File: config.mk
export PLATFORM = sky130hd
export DESIGN_NAME = univ_shift_reg
export DESIGN_NICKNAME = d
export VERILOG_FILES = /design/src/rtl/usr_pkg.sv /design/src/rtl/usr_next_mux.sv /design/src/rtl/univ_shift_reg.sv
export SDC_FILE = /design/constraint.sdc
export NUM_CORES = 1
export LEC_CHECK = 0
export BUFFER_PORTS_ARGS = -buffer_cell sky130_fd_sc_hd__buf_2
export CORE_MARGIN = 1
export CORE_UTILIZATION = 45
export DETAILED_ROUTE_END_ITERATION = 8
export PLACE_DENSITY = 0.75
export SYNTH_ARGS = -nofsm -noshare
export SYNTH_HDL_FRONTEND = slang
export SYNTH_SLANG_ARGS = --single-unit
File: constraint.sdc
create_clock -name clk -period 1.65 [get_ports clk]
set_input_delay 0.495 -clock clk [delete_from_list [all_inputs] [get_ports clk]]
set_output_delay 0.495 -clock clk [all_outputs]
set_load 0.05 [all_outputs]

====================

Start with the line above that contains "export NUM_CORES = 1" and stop after the line that contains "export SYNTH_HDL_FRONTEND = slang". Output those lines exactly, and only those.

export NUM_CORES = 1
export LEC_CHECK = 0
export BUFFER_PORTS_ARGS = -buffer_cell sky130_fd_sc_hd__buf_2
export CORE_MARGIN = 1
export CORE_UTILIZATION = 45
export DETAILED_ROUTE_END_ITERATION = 8
export PLACE_DENSITY = 0.75
export SYNTH_ARGS = -nofsm -noshare
export SYNTH_HDL_FRONTEND = slang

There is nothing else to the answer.